Exercise details: In the listing below, find each line containing "more" and report it.

Data to examine:
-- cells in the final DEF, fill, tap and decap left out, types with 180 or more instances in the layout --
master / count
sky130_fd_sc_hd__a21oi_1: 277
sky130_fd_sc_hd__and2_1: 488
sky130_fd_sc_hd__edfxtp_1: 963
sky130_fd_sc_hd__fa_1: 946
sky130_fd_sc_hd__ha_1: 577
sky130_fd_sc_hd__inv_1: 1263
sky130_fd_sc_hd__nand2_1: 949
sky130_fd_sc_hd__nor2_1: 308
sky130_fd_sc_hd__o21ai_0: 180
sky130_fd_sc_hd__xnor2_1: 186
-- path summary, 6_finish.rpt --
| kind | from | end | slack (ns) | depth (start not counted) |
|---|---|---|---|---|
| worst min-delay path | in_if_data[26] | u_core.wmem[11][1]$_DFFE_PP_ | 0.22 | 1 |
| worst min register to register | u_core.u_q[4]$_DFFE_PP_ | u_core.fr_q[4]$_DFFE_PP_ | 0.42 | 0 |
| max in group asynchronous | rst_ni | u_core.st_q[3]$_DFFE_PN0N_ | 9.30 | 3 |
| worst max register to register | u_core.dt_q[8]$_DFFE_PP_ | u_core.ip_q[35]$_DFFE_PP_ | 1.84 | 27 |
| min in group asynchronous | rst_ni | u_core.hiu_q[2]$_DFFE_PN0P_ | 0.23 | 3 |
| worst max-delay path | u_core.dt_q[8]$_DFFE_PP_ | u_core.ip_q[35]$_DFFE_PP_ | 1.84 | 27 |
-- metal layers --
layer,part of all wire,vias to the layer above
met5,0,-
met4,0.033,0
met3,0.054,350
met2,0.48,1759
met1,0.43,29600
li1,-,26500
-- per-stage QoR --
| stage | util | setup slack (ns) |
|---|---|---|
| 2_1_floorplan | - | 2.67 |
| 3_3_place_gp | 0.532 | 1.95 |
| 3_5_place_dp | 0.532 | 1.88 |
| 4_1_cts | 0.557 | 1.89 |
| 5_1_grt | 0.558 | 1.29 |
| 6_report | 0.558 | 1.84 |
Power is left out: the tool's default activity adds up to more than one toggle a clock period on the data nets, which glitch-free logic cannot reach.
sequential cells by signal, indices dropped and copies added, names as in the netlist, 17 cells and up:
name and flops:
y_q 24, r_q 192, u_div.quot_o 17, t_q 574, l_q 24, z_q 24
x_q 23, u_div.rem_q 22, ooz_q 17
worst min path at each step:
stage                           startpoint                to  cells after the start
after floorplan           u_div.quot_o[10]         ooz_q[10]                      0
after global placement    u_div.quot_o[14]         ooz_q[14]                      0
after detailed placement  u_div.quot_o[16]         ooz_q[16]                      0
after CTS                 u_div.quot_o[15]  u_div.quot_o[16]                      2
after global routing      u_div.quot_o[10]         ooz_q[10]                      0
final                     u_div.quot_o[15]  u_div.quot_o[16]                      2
===== src/hsv_pkg.sv =====
package hsv_pkg;

  localparam int CW = 16;
  localparam int DW = CW + 3;
  localparam int NST = CW + 1;
  localparam int QDEPTH = 4;
  localparam int QAW = 2;
  localparam logic [CW-1:0] CMAX = '1;

  localparam logic [1:0] K_NORM  = 2'd0;
  localparam logic [1:0] K_BLACK = 2'd1;
  localparam logic [1:0] K_GREY  = 2'd2;
  localparam logic [1:0] K_FLAT  = 2'd3;

  localparam logic DIR_HSB2RGB = 1'b0;

  typedef struct packed {
    logic [CW-1:0] in_first;
    logic [CW-1:0] in_second;
    logic [CW-1:0] in_third;
  } hsv_in_t;

  typedef struct packed {
    logic [CW-1:0] out_first;
    logic [CW-1:0] out_second;
    logic [CW-1:0] out_third;
  } hsv_out_t;

  typedef struct packed {
    logic          dir;
    logic [1:0]    kind;
    logic [2:0]    sector;
    logic [CW-1:0] v;
    logic [CW-1:0] s;
    logic [CW-1:0] q;
    logic [CW-1:0] delta;
    logic [DW-1:0] n;
    logic [DW-1:0] d6;
  } hsv_item_t;

  typedef struct packed {
    logic            dir;
    logic [1:0]      kind;
    logic [2:0]      sector;
    logic [CW-1:0]   v;
    logic [2*CW-1:0] p0;
    logic [2*CW-1:0] p1;
    logic [2*CW-1:0] p2;
    logic [CW-1:0]   f1;
    logic [CW-1:0]   f2;
    logic [CW-1:0]   f3;
    logic [DW-1:0]   rs;
    logic [DW-1:0]   ds;
    logic [CW-1:0]   ls;
    logic [CW-1:0]   qs;
    logic [DW-1:0]   rh;
    logic [DW-1:0]   dh;
    logic [CW-1:0]   qh;
  } hsv_work_t;

  // product divided by the full-scale value
  function automatic logic [CW-1:0] cdiv(input logic [2*CW-1:0] p);
    logic [CW-1:0] hi;
    logic [CW:0]   r;
    hi = p[2*CW-1:CW];
    r = {1'b0, p[CW-1:0]} + {1'b0, hi};
    cdiv = hi + CW'(r >= {1'b0, CMAX});
  endfunction

  // one restoring division step: {remainder, quotient bit}
  function automatic logic [DW:0] div_step(input logic [DW-1:0] rem, input logic bin,
                                           input logic [DW-1:0] d);
    logic [DW:0] r2;
    logic [DW:0] dif;
    r2 = {rem, bin};
    dif = r2 - {1'b0, d};
    if (r2 >= {1'b0, d}) begin
      div_step = {dif[DW-1:0], 1'b1};
    end else begin
      div_step = {r2[DW-1:0], 1'b0};
    end
  endfunction

endpackage


===== src/hsv_front.sv =====
module hsv_front (
  input  logic              dir,
  input  hsv_pkg::hsv_in_t  data,
  output hsv_pkg::hsv_item_t item
);

  logic [hsv_pkg::CW-1:0] r, g, b, mx, mn, dl;
  logic [hsv_pkg::DW-1:0] h6;
  logic signed [hsv_pkg::DW+1:0] n0, n1;

  always_comb begin
    r = data.in_first;
    g = data.in_second;
    b = data.in_third;
    mx = r;
    if (g > mx) mx = g;
    if (b > mx) mx = b;
    mn = r;
    if (g < mn) mn = g;
    if (b < mn) mn = b;
    dl = mx - mn;
    h6 = hsv_pkg::DW'(r) * hsv_pkg::DW'(6);
    if (r == mx) begin
      n0 = $signed({4'b0, g}) - $signed({4'b0, b});
    end else if (g == mx) begin
      n0 = $signed({3'b0, dl, 1'b0}) + $signed({4'b0, b}) - $signed({4'b0, r});
    end else begin
      n0 = $signed({2'b0, dl, 2'b0}) + $signed({4'b0, r}) - $signed({4'b0, g});
    end
    n1 = n0 + $signed({2'b0, dl, 2'b0}) + $signed({3'b0, dl, 1'b0});
    item.dir = dir;
    item.delta = dl;
    item.d6 = {1'b0, dl, 2'b0} + {2'b0, dl, 1'b0};
    item.n = (n0 < 0) ? n1[hsv_pkg::DW-1:0] : n0[hsv_pkg::DW-1:0];
    if (dir == hsv_pkg::DIR_HSB2RGB) begin
      item.v = b;
      item.s = g;
      item.q = h6[hsv_pkg::CW-1:0];
      item.sector = h6[hsv_pkg::DW-1:hsv_pkg::CW];
      if (b == '0) item.kind = hsv_pkg::K_BLACK;
      else if (g == '0) item.kind = hsv_pkg::K_GREY;
      else item.kind = hsv_pkg::K_NORM;
    end else begin
      item.v = mx;
      item.s = '0;
      item.q = '0;
      item.sector = '0;
      item.kind = (dl == '0) ? hsv_pkg::K_FLAT : hsv_pkg::K_NORM;
    end
  end

endmodule


===== config.mk =====
export PLATFORM = sky130hd
export DESIGN_NAME = hsv_front
export DESIGN_NICKNAME = d
export VERILOG_FILES = /design/src/hsv_pkg.sv /design/src/hsv_front.sv
export SDC_FILE = /design/constraint.sdc
export NUM_CORES = 1
export LEC_CHECK = 0
export BUFFER_PORTS_ARGS = -buffer_cell sky130_fd_sc_hd__buf_2
export CORE_ASPECT_RATIO = 1.75
export CORE_MARGIN = 2
export CORE_UTILIZATION = 60
export DETAILED_ROUTE_END_ITERATION = 7
export MAX_ROUTING_LAYER = met4
export PLACE_DENSITY = 0.84
export SYNTH_ARGS = -nofsm -noshare
export SYNTH_HDL_FRONTEND = slang
export SYNTH_SLANG_ARGS = --single-unit

===== constraint.sdc =====
create_clock -name vclk -period 49.8
set_input_delay 9.96 -clock vclk [all_inputs]
set_output_delay 9.96 -clock vclk [all_outputs]
set_load 0.1 [all_outputs]

# ---- After elaboration in Yosys (flattened, before gate mapping)
# Cells that the tools add are included.
# Widths: inputs -> output; s select.
dict set report op_classes {
  magnitude_cmp 5
  mul 1
  eq_ne 2
  mux 11
  n_addsub 9
  n_reduce_logical 3
}
# cell n
set ops {}
lappend ops {{$mux 16} 4}
lappend ops {{$mux 53} 1}
lappend ops {{$logic_not 16->1} 3}
lappend ops {{$mux 21} 2}
lappend ops {{$eq 16x16->1} 2}
lappend ops {{$gt 16x16->1} 2}
lappend ops {{$lt 16x16->1} 2}
lappend ops {{$lt 21x1->1 const B} 1}
lappend ops {{$sub 19x16->20} 1}
lappend ops {{$add 18x16->19} 1}
lappend ops {{$add 18x17->19} 1}
lappend ops {{$add 19x18->19} 1}
lappend ops {{$add 19x19->19} 1}
lappend ops {{$mux 19} 1}
lappend ops {{$sub 18x16->19} 1}
lappend ops {{$add 17x16->18} 1}
lappend ops {{$mul 16x2->18 const B} 1}
lappend ops {{$sub 16x16->17} 1}
lappend ops {{$sub 16x16->16} 1}
lappend ops {{$mux 2} 3}
dict set report totals {
  elab_cells 31
  out_inout_bits 108
  reg_bits 0
  in_bits 49
}

# ---- Depth between registers and ports, before layout
dict set report depth {
  depth_word 12
  ltp_mapped 56
  depth_no_buf 51
}

# ---- Worst setup path after synthesis
# OpenSTA, ideal clock, no wires.
dict set report synth_path {
  path_type {in2out}
  start {input data[24] in the netlist's numbering}
  end {output item[37] in the netlist's numbering}
  path_buffers 5
  required_ns 39.840
  setup_slack_ns 16.112
  arrival_time_ns 23.728
  stages 51
  path_cell_list {inv_1 -> ha_1 -> and4_1 -> and3_1 -> a21boi_1 -> nand3_1 -> clkbuf_1 -> nand2_1 -> clkbuf_1 -> buf_1 -> nor2_1 -> a21oi_1 -> ha_1 -> o21ai_0 -> o21a_1 -> o41ai_1 -> nor4_1 -> nand3_2 -> (+15 left out) -> nor2b_1 -> o21a_1 -> o41ai_1 -> o21ai_0 -> a31oi_1 -> xor2_1 -> o211a_1 -> or2_2 -> fa_1 -> inv_1 -> ha_1 -> nand3_1 -> o2111ai_1 -> a21oi_1 -> xor2_1 -> nand4bb_1 -> mux2_2 -> a31oi_1}
}
# element line
set synth_lines {}
lappend synth_lines {{start: declaration} hsv_front.sv:3} ;# input hsv_pkg::hsv_in_t data,
lappend synth_lines {{end: declaration} hsv_front.sv:4} ;# output hsv_pkg::hsv_item_t item

==> run summary <==
outcome: complete, no violations
hold depth: 3
max cap viols: 0
post-route ant nets: 0
slowest CP cell: o41ai_1
worst slew pin tran: 1110 ps
WP data arrival: 23300 ps
Post-Layout Cell Count: 1648
Core ar.: 16300 um^2
vias in the first global route: 10300
Syn Area/Cell: 7.41 um^2
hpwl dp: 28400 um
fillers: 1508
worst-path maximum fanout: 34
most area-consuming cells after synthesis: ha_1, fa_1, xnor2_1, inv_1, a21oi_1
setup bufs post-CTS: 0
Die Y: 174 um
WL/cell: 20.4 um
Final Hold Fails: 0
die area: 17600 um^2
largest net degree at the start of global routing: 73
Resized Gates After CTS: 0
Post-Syn Instances: 1335
GRT overflow: 0
Crit. End Element: output port
GRT Util Overall: 0.390
Initial Util: 0.607
layout cell share with drive strength beyond 1: 0.140
commonest non-fill, non-tap cells in the layout: ha_1, inv_1, buf_2
Hold EP: item[106]
Yosys cell types: 87
port buffer count: 155
Yosys top cell by area: ha_1
setup violators final: 0
Worst path max stage delay: 910 ps
Row Count: 62
Starting DRT DRC Count: 596
required time of the worst setup path: 39840 ps
routed vias/inst: 6.28
Pre-antenna DRT Iters: 5
worst hold path type: input port to output port
sequential element share of the synthesized area: 0
Startpoint Class: input port
Post-Route Utilization: 0.658
Mapped Area: 9890 um^2
initial antenna violation count: 1
Placer Congestion: 0.997
Slew HR: 0.253
area taken by flip-flops and latches: 0 um^2
Tmin final: 33260 ps
Period Utilization, post-route: 0.668
hold path start: data[19]
CTS Hold Bufs: 0
Crit Path Category: input port to output port
first-pass GRT wire length: 53300 um
Area Overhead vs Synth: 8.48%
Synth top area share: 0.232
Ports: 157
Post-Place Cell Area: 10700 um^2
Final Max Slew Viols: 0
count of flip-flops and latches: 0
final net count: 1736
Setup TNS: 0 ps
Max Freq: 0.0301 GHz
Die Width: 101 um
RSZ-0062 raised after global routing: false
YS warnings: 0
final WL: 33600 um
Inst Count DP: 1647
Design Area, Final: 10700 um^2
commonest non-fill, non-tap cell in the layout: ha_1
via count: 10400
Layout clock buffers: 0
DRC: 0
area by class of cell:
cell class	count	area (um^2)	area share
Inverter	167	637	0.0594
Multi-Input combinational cell	1128	9030	0.842
Tap cell	192	240	0.0224
Timing Repair Buffer	160	813	0.0758
Antenna cell	1	2.50	0.000233
worst max path at each step:
stage / from / end / slack [ps]
after detailed placement: data[30] / item[37] / 16780
final: data[30] / item[37] / 16540
after CTS: data[30] / item[37] / 16730
after global placement: data[31] / item[37] / 17090
after floorplan: data[24] / item[37] / 16110
after global routing: data[30] / item[37] / 15500
cell usage after synthesis, drive strengths merged (5+ instances only):
| master | instances |
|---|---|
| a211oi | 10 |
| nor4 | 13 |
| nand2b | 10 |
| xor2 | 29 |
| mux2i | 45 |
| o221ai | 6 |
| or2 | 5 |
| buf | 20 |
| a21oi | 114 |
| clkbuf | 21 |
| o21ai | 89 |
| a31o | 6 |
| o211ai | 7 |
| a221oi | 8 |
| nand4 | 17 |
| fa | 47 |
| nor2b | 15 |
| a211o | 6 |
| inv | 164 |
| mux2 | 15 |
| xnor2 | 90 |
| ha | 183 |
| o21a | 10 |
| nor3 | 23 |
| o21bai | 23 |
| a21boi | 8 |
| nand2 | 85 |
| a22oi | 6 |
| nand3 | 20 |
| o22ai | 5 |
| a21o | 38 |
| nor2 | 116 |
| and3 | 12 |
| or3 | 5 |
| a31oi | 10 |
stage by stage:
step | hold WS (ps) | setup slack (ps)
6_report | 20550 | 16540
5_1_grt | 20550 | 15500
4_1_cts | 20550 | 16730
3_5_place_dp | 20550 | 16780
3_3_place_gp | 20550 | 17090
2_1_floorplan | 20130 | 16110
cell families (layout without fill, tap and decap cells):
| group | after synthesis | count (layout) | synth area share |
|---|---|---|---|
| AOI/OAI and AO/OA | 379 | 379 | 0.249 |
| and+or+nand+nor | 337 | 337 | 0.163 |
| adders and majority gates | 231 | 231 | 0.328 |
| buffers and inverters | 208 | 327 | 0.0868 |
| xor gates and xnor gates | 119 | 119 | 0.109 |
| muxes | 60 | 60 | 0.0642 |
| other | 1 | 3 | 0.000379 |
worst max-delay path, delay by kind of cell:
family / cells / cell delay, ps
AO/OA/AOI/OAI: 19 / 4760
XOR/XNOR: 3 / 960
adder cells (fa/ha/maj): 7 / 2860
buffers and inverters: 7 / 1540
multiplexers: 2 / 790
AND/OR/NAND/NOR: 11 / 2390
routing by layer:
| layer | wire length (um) | global-route usage |
|---|---|---|
| met3 | 1910 | 0.0173 |
| met1 | 12900 | 0.461 |
| met4 | 2380 | 0.208 |
| met2 | 16400 | 0.658 |
| met5 | 0 | - |
Power is not shown: default switching activity piles up to over one toggle a cycle in this logic, so the estimate is an artifact.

Exercise response:
-- cells in the final DEF, fill, tap and decap left out, types with 180 or more instances in the layout --
Power is left out: the tool's default activity adds up to more than one toggle a clock period on the data nets, which glitch-free logic cannot reach.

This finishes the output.